Cuatro adolescentes que están
a punto de ser llamados a filas y enviados a las postrimerías de la Primera
Guerra Mundial, veranean lejos de sus padres. Se empeñan en actuar como
adultos, sin serlo, y toman la adultez por sus adicciones y vicios: pernoctan,
beben, fuman, juegan, roban, flirtean.
Son rebeldes, pero vírgenes.
Los dos adultos que entran en contacto con ellos, en aquel pueblo húngaro,
donde milagrosamente apenas se siente la guerra, son los personajes típicos de
la retaguardia: tenderos, sastres, taberneros, tahúres, un actor y un
prestamista. Estos últimos, advertidos de la virginidad de los rebeldes, les
confrontan verbalmente su sexualidad.
Márai escribió esta novela en
1930, un año después de la aparición de Mario
y el mago de Thomas Mann. No sé si los estudiosos de ambos han establecido
alguna relación entre estos textos, pero las atmósferas y los personajes de una y otra ficción son
muy parecidos. Amadé y Havas, el actor y el maestro de juventudes, guardan más de un parecido con Cipolla.
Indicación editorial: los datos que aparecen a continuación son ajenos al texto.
**src/rtl/multi_precision_add_sequencer.sv**
```systemverilog
// -----------------------------------------------------------------------------
// multi_precision_add_sequencer
//
// Adds two WORDS*N-bit operands by streaming them, least-significant word
// first, through a single N-bit carry-lookahead adder. The carry out of each
// word is registered and fed back as the carry into the next word.
//
// Parameters
//   N      adder width / word size in bits (>= 1)
//   WORDS  number of N-bit words per operand (>= 1)
//   MODEL  internal adder flavour: "Behavioral", "DataFlow" or "Structural"
//
// Ports
//   clk        clock, rising edge
//   rst        synchronous active-high reset
//   in_valid   operand request           in_ready   operands can be accepted
//   a, b, ci   operands + carry-in, sampled on accept
//   out_valid  result available          out_ready  downstream takes result
//   c, co      sum and carry out of the top word, held while out_valid
//   ovf        signed overflow of the full-width add (MPADD_OVERFLOW_EN only)
//   busy       high while adding or holding a result
//
// Optional feature: define MPADD_OVERFLOW_EN to add the ovf output.
// -----------------------------------------------------------------------------

// Prefix combine cell built from gate primitives: g = gh | (ph & gl).
module mpadd_gcell (
   input  logic gh_i,
   input  logic ph_i,
   input  logic gl_i,
   output logic g_o
);
   wire t;
   and u_and (t, ph_i, gl_i);
   or  u_or  (g_o, gh_i, t);
endmodule

// N-bit carry-lookahead adder. DataFlow and Structural both use a
// Kogge-Stone style prefix over generate bits; the group propagate of the
// upper span is a plain AND-reduction of the per-bit propagates, so no
// propagate tree has to be carried between levels.
module mpadd_cla #(
   parameter int N     = 32,
   parameter     MODEL = "Behavioral"
) (
   input  logic [N-1:0] a_i,
   input  logic [N-1:0] b_i,
   input  logic         ci_i,
   output logic [N-1:0] s_o,
   output logic         co_o
);
   localparam int L = (N > 1) ? $clog2(N) : 0;

   generate
      if (MODEL == "Behavioral") begin : g_beh
         assign {co_o, s_o} = {1'b0, a_i} + {1'b0, b_i} + {{N{1'b0}}, ci_i};

      end else if (MODEL == "DataFlow") begin : g_df
         wire [N-1:0] p = a_i ^ b_i;
         wire [N-1:0] g = a_i & b_i;
         wire [N-1:0] gk [0:L];   // gk[l][i]: carry out of bit i over a 2^l span
         wire [N-1:0] cin;

         // Carry-in is folded into bit 0 so the prefix yields true carries.
         for (genvar i = 0; i < N; i++) begin : g_l0
            if (i == 0) begin : g_b0
               assign gk[0][0] = g[0] | (p[0] & ci_i);
               assign cin[0]   = ci_i;
            end else begin : g_bn
               assign gk[0][i] = g[i];
               assign cin[i]   = gk[L][i-1];
            end
         end
         for (genvar l = 1; l <= L; l++) begin : g_lvl
            localparam int D = 1 << (l - 1);
            for (genvar i = 0; i < N; i++) begin : g_bit
               if (i >= D) begin : g_mix
                  assign gk[l][i] = gk[l-1][i] | ((&p[i -: D]) & gk[l-1][i-D]);
               end else begin : g_cpy
                  assign gk[l][i] = gk[l-1][i];
               end
            end
         end
         assign s_o  = p ^ cin;
         assign co_o = gk[L][N-1];

      end else if (MODEL == "Structural") begin : g_st
         wire [N-1:0] p;
         wire [N-1:0] g;
         wire [N-1:0] s;
         wire [N-1:0] gk [0:L];
         wire [N-1:0] cin;

         for (genvar i = 0; i < N; i++) begin : g_pg
            xor u_p (p[i], a_i[i], b_i[i]);
            and u_g (g[i], a_i[i], b_i[i]);
            if (i == 0) begin : g_b0
               mpadd_gcell u_c0 (.gh_i(g[0]), .ph_i(p[0]), .gl_i(ci_i), .g_o(gk[0][0]));
               assign cin[0] = ci_i;
            end else begin : g_bn
               assign gk[0][i] = g[i];
               assign cin[i]   = gk[L][i-1];
            end
            xor u_s (s[i], p[i], cin[i]);
         end
         for (genvar l = 1; l <= L; l++) begin : g_lvl
            localparam int D = 1 << (l - 1);
            for (genvar i = 0; i < N; i++) begin : g_bit
               if (i >= D) begin : g_mix
                  wire ph = &p[i -: D];
                  mpadd_gcell u_cell (.gh_i(gk[l-1][i]), .ph_i(ph),
                                      .gl_i(gk[l-1][i-D]), .g_o(gk[l][i]));
               end else begin : g_cpy
                  assign gk[l][i] = gk[l-1][i];
               end
            end
         end
         assign s_o  = s;
         assign co_o = gk[L][N-1];

      end else begin : g_bad
         $error("mpadd_cla: unsupported MODEL value");
      end
   endgenerate
endmodule

module multi_precision_add_sequencer #(
   parameter int N     = 32,
   parameter int WORDS = 4,
   parameter     MODEL = "Behavioral"
) (
   input  logic                 clk,
   input  logic                 rst,
   input  logic                 in_valid,
   output logic                 in_ready,
   input  logic [N*WORDS-1:0]   a,
   input  logic [N*WORDS-1:0]   b,
   input  logic                 ci,
   output logic                 out_valid,
   input  logic                 out_ready,
   output logic [N*WORDS-1:0]   c,
   output logic                 co,
`ifdef MPADD_OVERFLOW_EN
   output logic                 ovf,
`endif
   output logic                 busy
);
   localparam int            KW   = (WORDS > 1) ? $clog2(WORDS) : 1;
   localparam logic [KW-1:0] LAST = KW'(WORDS - 1);

   typedef enum logic [1:0] {S_IDLE, S_ADD, S_DONE} state_t;

   state_t                      state_q;
   logic [KW-1:0]               k_q, k_d;
   logic [WORDS-1:0][N-1:0]     a_q, b_q, res_q;
   logic                        carry_q, co_q;
   logic                        out_valid_q, busy_q, in_ready_q;
   logic [N-1:0]                a_w, b_w, sum_w;
   logic                        add_co;

   // Word k of the captured operands feeds the shared adder.
   assign a_w = a_q[k_q];
   assign b_w = b_q[k_q];
   assign k_d = k_q + 1'b1;

   mpadd_cla #(.N(N), .MODEL(MODEL)) u_add (
      .a_i (a_w),
      .b_i (b_w),
      .ci_i(carry_q),
      .s_o (sum_w),
      .co_o(add_co)
   );

`ifdef MPADD_OVERFLOW_EN
   logic ovf_q;
   logic msb_cin;
   // Carry into the MSB recovered from the MSB sum bit and its operands.
   assign msb_cin = sum_w[N-1] ^ a_w[N-1] ^ b_w[N-1];
   assign ovf     = ovf_q;
`endif

   always_ff @(posedge clk) begin
      if (rst) begin
         state_q     <= S_IDLE;
         k_q         <= '0;
         a_q         <= '0;
         b_q         <= '0;
         res_q       <= '0;
         carry_q     <= 1'b0;
         co_q        <= 1'b0;
         out_valid_q <= 1'b0;
         busy_q      <= 1'b0;
         in_ready_q  <= 1'b1;
`ifdef MPADD_OVERFLOW_EN
         ovf_q       <= 1'b0;
`endif
      end else begin
         unique case (state_q)
            S_IDLE: begin
               if (in_valid && in_ready_q) begin
                  a_q        <= a;
                  b_q        <= b;
                  carry_q    <= ci;
                  k_q        <= '0;
                  res_q      <= '0;
                  state_q    <= S_ADD;
                  in_ready_q <= 1'b0;
                  busy_q     <= 1'b1;
               end
            end
            S_ADD: begin
               res_q[k_q] <= sum_w;
               carry_q    <= add_co;
               k_q        <= k_d;
               if (k_q == LAST) begin
                  state_q     <= S_DONE;
                  co_q        <= add_co;
                  out_valid_q <= 1'b1;
`ifdef MPADD_OVERFLOW_EN
                  ovf_q       <= msb_cin ^ add_co;
`endif
               end
            end
            S_DONE: begin
               if (out_ready) begin
                  state_q     <= S_IDLE;
                  out_valid_q <= 1'b0;
                  busy_q      <= 1'b0;
                  in_ready_q  <= 1'b1;
               end
            end
            default: state_q <= S_IDLE;
         endcase
      end
   end

   // in_ready must read low during reset even though its register resets high.
   assign in_ready  = in_ready_q & ~rst;
   assign out_valid = out_valid_q;
   assign busy      = busy_q;
   assign c         = res_q;
   assign co        = co_q;
endmodule

```
**config.mk**
```make
export PLATFORM = sky130hd
export DESIGN_NAME = multi_precision_add_sequencer
export DESIGN_NICKNAME = d
export VERILOG_FILES = /design/src/rtl/multi_precision_add_sequencer.sv
export SDC_FILE = /design/constraint.sdc
export NUM_CORES = 1
export LEC_CHECK = 0
export ABC_AREA = 0
export BUFFER_PORTS_ARGS = -buffer_cell sky130_fd_sc_hd__buf_4
export CAP_MARGIN = 10
export CORE_MARGIN = 2
export CORE_UTILIZATION = 54
export DETAILED_ROUTE_END_ITERATION = 8
export PLACE_DENSITY = 0.83
export SYNTH_ARGS = -nofsm -noshare
export SYNTH_HDL_FRONTEND = slang
export SYNTH_SLANG_ARGS = --single-unit
```
**constraint.sdc**
```tcl
create_clock -name clk -period 4.9 [get_ports clk]
set_input_delay 0.98 -clock clk [delete_from_list [all_inputs] [get_ports clk]]
set_output_delay 0.98 -clock clk [all_outputs]
set_load 0.03 [all_outputs]
```
# Word level (Yosys, flattened, before mapping)
# Cells that the tools add are included.
# totals
input_bits	261
word_cells	69
regBits	393
# classes
muxes	25
bitwise_logic	2
n_eq_ne	6
n_reduce_logical	12
magnitude_cmp	2
add_sub_neg	3
# ops
op	count
case mux 128 bit (2 select lines)	1
binary-select mux 32 bit (select 2 bit)	2
bitwise mux 128 bit	1
two-way mux 128 bit	1
two-way mux 32 bit	3
demux 32 bit (select 2 bit)	1
adder 32 x 32 -> 33 bit	1
adder 33 x 1 -> 33 bit	1
AND reduction 3 bit	3
two-way mux 2 bit	4
case mux 1 bit (2 select lines)	4
two-way mux 1 bit	6
inequality test 2 bit, second input constant	3
case mux 2 bit (3 select lines)	1
AND reduction 2 bit	3
nonzero test 2 bit	3
== test 2 bit, second input constant	2
case mux 2 bit (2 select lines)	1
less-than comparator 2 x 3 -> 1 bit, second input constant	1
adder 2 x 1 -> 2 bit, second input constant	1
== test 2 x 1 -> 1 bit, second input constant	1
greater-or-equal comparator 2 x 1 -> 1 bit, second input constant	1
logical AND 1 bit	2
zero test 2 bit	1
2 further kinds	2

# Longest topological paths before layout
# logic_depth
ltp_word	6
depth_mapped	14
mapped_depth_nobuf	10

# Hierarchy
# A second synthesis with hierarchy kept.
# hier_totals
hier_cells	1920
area_unflattened_um2	16951.3
# by_module_without_submodules
mod	cells_per_inst	seq_area_each_um2	n_inst	area_each_um2
multi_precision_add_sequencer	1676	7867.5	1	15200.8
mpadd_cla	244	0.0	1	1750.4

# Least setup slack after synthesis
# OpenSTA, ideal clock, no wires.
# synth_path
path_type	reg-to-reg
start	register k_q[0]
end	register res_q, in the netlist c[48]
arrival_time_ns	4.030
setup_slack_ns	0.742
required_time_ns	4.772
stages_incl_launch_ff	13
period_less_slack_ns	4.158
setup_ns	0.128
cell_sequence	dfxtp_1 clkbuf_1 buf_1 mux4_2 fa_1 fa_1 a21o_1 a221oi_2 or4_4 nand2_1 o311ai_0 o21a_1 nor2_1
# synth_between
elab_chain_cells	6
# synth_rtl
item	line	text
start: declaration	154	logic [KW-1:0] k_q, k_d;
start signal: assignment	214	k_q <= k_d;
binary-select mux 32 bit (select 2 bit), or another cell as far along	162	assign a_w = a_q[k_q];
two-way mux 32 bit (not written as such), or another cell as far along	162	
adder 32 x 32 -> 33 bit or two-way mux 32 bit (tied branches)	56, 212	
adder 33 x 1 -> 33 bit or demux 32 bit (select 2 bit) (tied branches)	56, 212	
bitwise mux 128 bit *	212	res_q[k_q] <= sum_w;
case mux 128 bit (2 select lines) *	198	unique case (state_q)
end signal: indexed assignment	212	
end: declaration	155	logic [WORDS-1:0][N-1:0] a_q, b_q, res_q;
# Mark *: on every way between the ends. The rest lies on a longest branch, timed or not. The select of a mux whose other input is x is not followed.
# A chain may end at the register's enable or synchronous reset.

# Worst setup path in the final report
# layout_path
start	register k_q[0]
end	register res_q, in the netlist c[63]
# The elaborated chain is that of the path after synthesis.

==> flow_metrics.env <==
export IMPL_fin_nets=2633
export IMPL_htreeDepth=2
export IMPL_syn_area_um2=17200
export IMPL_antenna_found_initial=0
export IMPL_placed_cells=2695
export IMPL_hold_class="flip-flop to flip-flop"
export IMPL_path_class="flip-flop to flip-flop"
export IMPL_reg2reg_from="k_q[0]$_SDFFE_PP0P_"
export IMPL_final_util=0.687
export IMPL_min_period_ns=4.32
export IMPL_antenna_left=0
export IMPL_timing_fmax_ghz=0.231
export IMPL_worstHoldPathCells=2
export IMPL_mostFrequentLayoutCells="625 x nand2_1, 409 x buf_4, 391 x dfxtp_1"
export IMPL_ys_warnings_count=0
export IMPL_gr_total_overflow=0
export IMPL_cts_buffers=39
export IMPL_grt_util_all_layers=0.318
export IMPL_finalSetupViolCount=0
export IMPL_cts_resized=0
export IMPL_required_ns=5.36
export IMPL_netlist_instances=2032
export IMPL_total_power_mw=7.58
export IMPL_hold_viol=0
export IMPL_synth_area_per_cell_um2=8.45
export IMPL_period_share=0.882
export IMPL_yosys_cell_types_count=68
export IMPL_die_area_um2=33200
export IMPL_insertion_delay_ns=0.52
export IMPL_synth_largest_area_cell="dfxtp_1"
export IMPL_layout_drive_gt1_share=0.237
export IMPL_port_buffers=392
export IMPL_cts_buffer_depth=3
export IMPL_critPathLaunchType="flip-flop"
export IMPL_wirelength_mm=54.5
export IMPL_wl_per_cell_um=19.7
export IMPL_grt_pass1_wl_mm=83.7
export IMPL_via_per_inst=5.92
export IMPL_drc=0
export IMPL_clock_skew_ns=0.0185
export IMPL_status="finished, final reports clean"
export IMPL_finalSetupTns_ns=0
export IMPL_grt_max_degree=122
export IMPL_ys_seq_elements=393
export IMPL_dp_hpwl_mm=40.0
export IMPL_synth_edf_count=0
export IMPL_maxCapViolations=0
export IMPL_worstPathArrival_ns=4.78
export IMPL_final_cells=2761
export IMPL_synthFlopType="dfxtp_1"
export IMPL_clkSlewWorstSetupHoldPaths_ns=0.07
export IMPL_synth_fp_nets=2330
export IMPL_p_per_area_nw_per_um2=351
export IMPL_die_w_um=182
export IMPL_core_area_um2=31400
export IMPL_area_growth_pct=25.7
export IMPL_tightest_slew_ns=1.27
export IMPL_final_common_cell="nand2_1"
export IMPL_synth_seq_area_share=0.458
export IMPL_endpoint_kind="flip-flop"
export IMPL_critical_path_top_delay_family="adder cells"
export IMPL_p_leak_nw=8.68
export IMPL_num_vias=16400
export IMPL_die_h_um=182
export IMPL_rows=65
export IMPL_cp_depth=10
export IMPL_first_iter_violations=1583
export IMPL_hold_buffers=0
export IMPL_rsz0062_at_grt="false"
export IMPL_n_antenna_cell=0
export IMPL_cpPeakStageDelay_ns=0.79
export IMPL_start_util=0.547
export IMPL_cts_num_sinks=393
export IMPL_grt_pass1_vias=15400
export IMPL_cts_tree="built"
export IMPL_slew_headroom=0.152
export IMPL_worstHoldStart="b_q[111]$_SDFFE_PP0P_"
export IMPL_postCtsSetupBuffers=0
export IMPL_root_buffer="clkbuf_16"
export IMPL_reg2reg_depth=10
export IMPL_crit_chain="buf_12 > mux4_2 > ha_1 > nand4_1 > nor2_1 > nand2_1 > a2111oi_0 > nor3_1 > xnor2_1 > a22o_1"
export IMPL_drtPass1Iterations=6
export IMPL_place_gp_congestion=0.927
export IMPL_crit_buf_inv=1
export IMPL_synth_area_leaders="dfxtp_1 46%, nand2_1 14%, a21oi_1 10%"
export IMPL_crit_start="k_q[0]$_SDFFE_PP0P_"
export IMPL_slowest_stage="ha_1"
export IMPL_yosysTopAreaCellShare=0.458
export IMPL_path_max_fanout=43
export IMPL_io_pins=393
export IMPL_slew_viol_final=0
export IMPL_max_vdd_ir_drop_mv=0.289
export IMPL_async_flop_share=0
layer usage:
layer | global-route usage | part of all wire | vias up
met3 | 0.0413 | 0.081 | 108
met1 | 0.429 | 0.41 | 7775
li1 | - | - | 7659
met2 | 0.527 | 0.47 | 816
met4 | 0.114 | 0.036 | 0
met5 | 0 | 0 | -
cells by family (layout without fill, tap and decap cells):
group	count (synthesis)	after routing	share of synthesized area
buffers and inverters	163	490	0.0359
AND/OR/NAND/NOR	829	829	0.198
adder cells (fa/ha/maj)	37	37	0.0278
flip-flops	393	393	0.458
XOR/XNOR	18	18	0.00962
multiplexers	74	74	0.0902
AO/OA/AOI/OAI	518	518	0.180
cell usage after synthesis (all sizes together), types with 9 or more instances:
cell / number
a22o: 52
a21o: 9
inv: 9
or3: 10
dfxtp: 393
xnor2: 13
nor2: 60
a21oi: 348
nand2: 625
o21ai: 30
buf: 14
nand4: 10
mux4: 64
ha: 35
a31oi: 12
nor3: 13
nand3: 65
clkbuf: 140
path summary, 6_finish.rpt:
path                           endpoint  slack (ns)
setup / recovery     c[63]$_SDFFE_PP0P_        0.58
hold / removal    b_q[111]$_SDFFE_PP0P_        0.45
setup reg to reg     c[63]$_SDFFE_PP0P_        0.58
hold reg to reg   b_q[111]$_SDFFE_PP0P_        0.45
where the power goes:
group          internal [mW]  switching (mW)
Sequential              3.35           0.101
Combinational          0.460           0.727
Clock                   1.72            1.22
Total                   5.53            2.05
worst reg2reg max path, stage by stage (launching register included):
cell,delay (ns)
dfxtp_4,0.62
buf_12,0.36
mux4_2,0.59
ha_1,0.79
nand4_1,0.27
nor2_1,0.19
nand2_1,0.09
a2111oi_0,0.51
nor3_1,0.15
xnor2_1,0.46
a22o_1,0.22
through the flow:
stage / worst slack, ns / hold slack, ns / instance area, um2
floorplan: 0.742 / 0.433 / 17200
global placement: 0.742 / 0.439 / 20300
detailed placement: 0.663 / 0.443 / 20300
CTS: 0.638 / 0.452 / 21600
global route: 0.285 / 0.469 / 21600
finish: 0.578 / 0.453 / 21600
sequential cells by signal, indices dropped and copies added (netlist names), 2 cells and up:
name / cells
state_q: 2
k_q: 2
c: 128
b_q: 128
a_q: 128
cell type report:
class                      instances  area (um2)
clock buffer                      55        1140
clock inverter                    10         121
fill                            2470        9810
inverter                           9        33.8
multi-input combinational       1476        8690
sequential                       393        7880
tap                              402         503
timing repair buffer             416        3210
Note: power is estimated with default switching activity, not from simulation.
En esos personajes sombríos
de la provincia húngara o italiana, de entreguerras, Mann y Márai encontraron
el arquetipo en ciernes del sujeto fascista o comunista. Rebeldes vírgenes, demonios
de tarima, ventrílocuos de micrófono, que produjeron el holocausto y el gulag como
se produce un verano de juergas lejos de los padres.